Exercise directions: This task calls for every entry below to be repeated exactly.

Working data:
Source: an optimization exercise on an open RTL-to-GDS flow (aim: small area, a short achievable clock period and few clock cycles). Production flows keep margins and buffers that such runs may drop.
In this exercise RTL edits were held to simulation tests only and were not proved equivalent to the original.
Power is estimated from default activity; no workload was simulated.

Design brainshift_core, start of the top module:
module brainshift_core (
    input  wire        clk,
    input  wire        rst,
    input  wire [16:0] cfg_mem_size,
    input  wire [16:0] cfg_prog_len,
    output wire [15:0] prog_addr,
    input  wire [7:0]  prog_data,
    output reg         out_valid,
    output wire [7:0]  out_data,
    output wire        in_req,
    input  wire        in_valid,
    input  wire [7:0]  in_data,
    output wire        halted,
    output reg  [2:0]  fault_code,
    output wire [15:0] fault_pc,
    input  wire [15:0] mem_rd_addr,
    output wire [7:0]  mem_rd_data
);
    localparam TW = 10;         
    localparam NL = 6;          
    localparam NB = 4;          
    localparam [3:0] S_RUN  = 4'd0,  S_EX2  = 4'd1,  S_DIV2 = 4'd2,  S_RET2 = 4'd3,
                     S_SCF  = 4'd4,  S_SCB  = 4'd5,  S_OPER = 4'd6,  S_PASS = 4'd7,
                     S_LINE = 4'd8,  S_CW   = 4'd9,  S_CL   = 4'd10, S_CO   = 4'd11,
                     S_CT   = 4'd12, S_NXL  = 4'd13, S_FIX  = 4'd14, S_HALT = 4'd15;
    reg [3:0]  state;
    reg [6:0]  memsz;
    reg [15:0] plen;
    reg        cfg_bad;
    reg        plen_ok;           
    reg [15:0] pa;              
    reg [15:0] ipc;             
    reg [5:0]  dp;
    reg [6:0]  sp;
    reg [7:0]  op_reg;
    reg        is_call;
    reg        rdy;             
    reg [7:0]  me [0:31];
    reg [7:0]  mo [0:31];
    reg [4:0]  dq;              
    reg [7:0]  drem;            
    reg        dph;             
    reg [7:0]  acc, acc1;       
    reg [4:0]  eix, oix;        
    reg        rodd;            
    reg        xodd, yodd;      
    reg        xy_cf;           
    reg        x7, y7;          
    reg        oph;             
    reg [2:0]  oplen;           
    reg [20:0] opname;          
    reg [15:0] nstart, nend;
    reg [15:0] laddr;           
    reg [15:0] lstart;          
    reg        has_colon;
    reg [15:0] r_lp;            
    reg [15:0] r_op;            
  ...
For scale: roughly 7,600 cells after synthesis, ~1,100 flip-flops, ~120 I/O pins, ~72,000 µm² of cells after synthesis.
export LEC_CHECK = 0
export CAP_MARGIN = 20
export CORE_MARGIN = 2
export CORE_UTILIZATION = 40
export SLEW_MARGIN = 20
create_clock -name core_clock -period 16.0 [get_ports {clk}]
standard.sh (not shown) runs the stock make flow with config.mk's settings and CLKGATE_MAP_FILE= SYNTH_SCRIPT=/design/flow/synth_recipe.tcl, a recipe that flattens the netlist after the stock synthesis.
==> flow/flow/run.sh <==
#!/bin/bash
# The standard layout (the standard.sh, unchanged synthesis and steps), with
# repair_timing asked for more setup slack than the clock needs, so that it sizes
# and buffers the critical paths harder. The SDC and clock period are the design's.
set -euo pipefail
export SETUP_SLACK_MARGIN=8
bash standard.sh > standard.log 2>&1
Testbench counts at the start, summed over its fixed seeds: cycles 178,140.
Change:
--- a/flow/design.v
+++ b/flow/design.v
@@ -93,22 +93,22 @@
     wire [7:0] p_lo = rodd ? ovv : ev;       
     wire [7:0] p_hi = rodd ? ev  : ovv;      
     wire [7:0] a    = acc;
     wire [7:0] bb   = acc1;
     reg  [7:0] hrd;
     always @(*) begin
         hrd = 8'd0;
         for (m = 0; m < 32; m = m + 1) begin
-            if (mem_rd_addr[5:0] == 2 * m && 2 * m < memsz)         hrd = hrd | me[m];
-            if (mem_rd_addr[5:0] == 2 * m + 1 && 2 * m + 1 < memsz) hrd = hrd | mo[m];
+            if (mem_rd_addr[5:0] == 2 * m)     hrd = hrd | me[m];
+            if (mem_rd_addr[5:0] == 2 * m + 1) hrd = hrd | mo[m];
         end
     end
     assign out_data = acc;
-    assign mem_rd_data = (mem_rd_addr[15:6] == 10'd0) ? hrd : 8'd0;
+    assign mem_rd_data = (mem_rd_addr[15:6] == 10'd0 && {1'b0, mem_rd_addr[5:0]} < memsz) ? hrd : 8'd0;
     wire [15:0] ret_a  = {p_lo, p_hi};
     wire        ret_sk = (ret_a + 16'd1 < plen) && !is_real(pd);
     assign prog_addr   = (state == S_CW || state == S_CL || state == S_CT) ? r_lp :
                          (state == S_CO) ? r_op : (state == S_RET2) ? ret_a : pa;
     assign halted      = (state == S_HALT);
     assign fault_pc    = (fault_code != 3'd0 && fault_code != 3'd5) ? ipc : 16'd0;
     wire op_sk    = !oph && valid && (pd == 8'h20 || pd == 8'h09);
     wire op_star  = !oph && valid && (pd == 8'h2A);
Outcome:
- The new run went through all stages and came out clean
- via count is lower by 3.4%
- critical path depth does not change
- hold slack got worse by 0.0070 ns
- final area fell by 2.3%
- core utilization fell by 1.1 points
- power is lower by 23%
- wire length fell by 7.9%
- global-route usage came out lower by 3.6 points
- synthesized cell count drops by 1.6%
- area after synthesis barely changes
- clock power fell by about 4%
- combinational power falls by 40%
Testbench counts after the change, summed over its fixed seeds: cycles 178,140.

## what the ideal ports hide
No port has a modelled driver above. Below, the same layouts with a new extraction and two added sets of constraints.
Step 1: set_driving_cell puts a clkbuf_16 on clk and a buf_2 on each other input, an assumption about the parent block.
Step 2 moves the port delays by t, midway between the first and last clock arrival at a register: inputs arrive t later, outputs are due t later. That takes back most of the time a late clock gives input paths.
Slacks: ideal ports / drivers / drivers and shift; pairs: ideal ports / drivers.
| run | shift t [ns] | setup slack, ns | worst hold slack (ns) | clock arrival spread, ns | cell pins on the clock port's net |
|---|---|---|---|---|---|
| the first run | 0.915 | 7.041 / 6.870 / 6.870 | 0.367 / 0.367 / 0.367 | 0.065 / 0.065 | 1 |
| the second run | 0.901 | 7.407 / 7.344 / 7.077 | 0.361 / 0.361 / 0.361 | 0.034 / 0.034 | 1 |
After both steps setup and hold are still met in every run listed. For the second run, which loses most, drivers alone change the setup slack by -0.063 ns; drivers and shift together by -0.330 ns.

Solution to the problem:
Source: an optimization exercise on an open RTL-to-GDS flow (aim: small area, a short achievable clock period and few clock cycles). Production flows keep margins and buffers that such runs may drop.
In this exercise RTL edits were held to simulation tests only and were not proved equivalent to the original.
Power is estimated from default activity; no workload was simulated.

Design brainshift_core, start of the top module:
module brainshift_core (
    input  wire        clk,
    input  wire        rst,
    input  wire [16:0] cfg_mem_size,
    input  wire [16:0] cfg_prog_len,
    output wire [15:0] prog_addr,
    input  wire [7:0]  prog_data,
    output reg         out_valid,
    output wire [7:0]  out_data,
    output wire        in_req,
    input  wire        in_valid,
    input  wire [7:0]  in_data,
    output wire        halted,
    output reg  [2:0]  fault_code,
    output wire [15:0] fault_pc,
    input  wire [15:0] mem_rd_addr,
    output wire [7:0]  mem_rd_data
);
    localparam TW = 10;         
    localparam NL = 6;          
    localparam NB = 4;          
    localparam [3:0] S_RUN  = 4'd0,  S_EX2  = 4'd1,  S_DIV2 = 4'd2,  S_RET2 = 4'd3,
                     S_SCF  = 4'd4,  S_SCB  = 4'd5,  S_OPER = 4'd6,  S_PASS = 4'd7,
                     S_LINE = 4'd8,  S_CW   = 4'd9,  S_CL   = 4'd10, S_CO   = 4'd11,
                     S_CT   = 4'd12, S_NXL  = 4'd13, S_FIX  = 4'd14, S_HALT = 4'd15;
    reg [3:0]  state;
    reg [6:0]  memsz;
    reg [15:0] plen;
    reg        cfg_bad;
    reg        plen_ok;           
    reg [15:0] pa;              
    reg [15:0] ipc;             
    reg [5:0]  dp;
    reg [6:0]  sp;
    reg [7:0]  op_reg;
    reg        is_call;
    reg        rdy;             
    reg [7:0]  me [0:31];
    reg [7:0]  mo [0:31];
    reg [4:0]  dq;              
    reg [7:0]  drem;            
    reg        dph;             
    reg [7:0]  acc, acc1;       
    reg [4:0]  eix, oix;        
    reg        rodd;            
    reg        xodd, yodd;      
    reg        xy_cf;           
    reg        x7, y7;          
    reg        oph;             
    reg [2:0]  oplen;           
    reg [20:0] opname;          
    reg [15:0] nstart, nend;
    reg [15:0] laddr;           
    reg [15:0] lstart;          
    reg        has_colon;
    reg [15:0] r_lp;            
    reg [15:0] r_op;            
  ...
For scale: roughly 7,600 cells after synthesis, ~1,100 flip-flops, ~120 I/O pins, ~72,000 µm² of cells after synthesis.
export LEC_CHECK = 0
export CAP_MARGIN = 20
export CORE_MARGIN = 2
export CORE_UTILIZATION = 40
export SLEW_MARGIN = 20
create_clock -name core_clock -period 16.0 [get_ports {clk}]
standard.sh (not shown) runs the stock make flow with config.mk's settings and CLKGATE_MAP_FILE= SYNTH_SCRIPT=/design/flow/synth_recipe.tcl, a recipe that flattens the netlist after the stock synthesis.
==> flow/flow/run.sh <==
#!/bin/bash
# The standard layout (the standard.sh, unchanged synthesis and steps), with
# repair_timing asked for more setup slack than the clock needs, so that it sizes
# and buffers the critical paths harder. The SDC and clock period are the design's.
set -euo pipefail
export SETUP_SLACK_MARGIN=8
bash standard.sh > standard.log 2>&1
Testbench counts at the start, summed over its fixed seeds: cycles 178,140.
Change:
--- a/flow/design.v
+++ b/flow/design.v
@@ -93,22 +93,22 @@
     wire [7:0] p_lo = rodd ? ovv : ev;       
     wire [7:0] p_hi = rodd ? ev  : ovv;      
     wire [7:0] a    = acc;
     wire [7:0] bb   = acc1;
     reg  [7:0] hrd;
     always @(*) begin
         hrd = 8'd0;
         for (m = 0; m < 32; m = m + 1) begin
-            if (mem_rd_addr[5:0] == 2 * m && 2 * m < memsz)         hrd = hrd | me[m];
-            if (mem_rd_addr[5:0] == 2 * m + 1 && 2 * m + 1 < memsz) hrd = hrd | mo[m];
+            if (mem_rd_addr[5:0] == 2 * m)     hrd = hrd | me[m];
+            if (mem_rd_addr[5:0] == 2 * m + 1) hrd = hrd | mo[m];
         end
     end
     assign out_data = acc;
-    assign mem_rd_data = (mem_rd_addr[15:6] == 10'd0) ? hrd : 8'd0;
+    assign mem_rd_data = (mem_rd_addr[15:6] == 10'd0 && {1'b0, mem_rd_addr[5:0]} < memsz) ? hrd : 8'd0;
     wire [15:0] ret_a  = {p_lo, p_hi};
     wire        ret_sk = (ret_a + 16'd1 < plen) && !is_real(pd);
     assign prog_addr   = (state == S_CW || state == S_CL || state == S_CT) ? r_lp :
                          (state == S_CO) ? r_op : (state == S_RET2) ? ret_a : pa;
     assign halted      = (state == S_HALT);
     assign fault_pc    = (fault_code != 3'd0 && fault_code != 3'd5) ? ipc : 16'd0;
     wire op_sk    = !oph && valid && (pd == 8'h20 || pd == 8'h09);
     wire op_star  = !oph && valid && (pd == 8'h2A);
Outcome:
- The new run went through all stages and came out clean
- via count is lower by 3.4%
- critical path depth does not change
- hold slack got worse by 0.0070 ns
- final area fell by 2.3%
- core utilization fell by 1.1 points
- power is lower by 23%
- wire length fell by 7.9%
- global-route usage came out lower by 3.6 points
- synthesized cell count drops by 1.6%
- area after synthesis barely changes
- clock power fell by about 4%
- combinational power falls by 40%
Testbench counts after the change, summed over its fixed seeds: cycles 178,140.

## what the ideal ports hide
No port has a modelled driver above. Below, the same layouts with a new extraction and two added sets of constraints.
Step 1: set_driving_cell puts a clkbuf_16 on clk and a buf_2 on each other input, an assumption about the parent block.
Step 2 moves the port delays by t, midway between the first and last clock arrival at a register: inputs arrive t later, outputs are due t later. That takes back most of the time a late clock gives input paths.
Slacks: ideal ports / drivers / drivers and shift; pairs: ideal ports / drivers.
| run | shift t [ns] | setup slack, ns | worst hold slack (ns) | clock arrival spread, ns | cell pins on the clock port's net |
|---|---|---|---|---|---|
| the first run | 0.915 | 7.041 / 6.870 / 6.870 | 0.367 / 0.367 / 0.367 | 0.065 / 0.065 | 1 |
| the second run | 0.901 | 7.407 / 7.344 / 7.077 | 0.361 / 0.361 / 0.361 | 0.034 / 0.034 | 1 |
After both steps setup and hold are still met in every run listed. For the second run, which loses most, drivers alone change the setup slack by -0.063 ns; drivers and shift together by -0.330 ns.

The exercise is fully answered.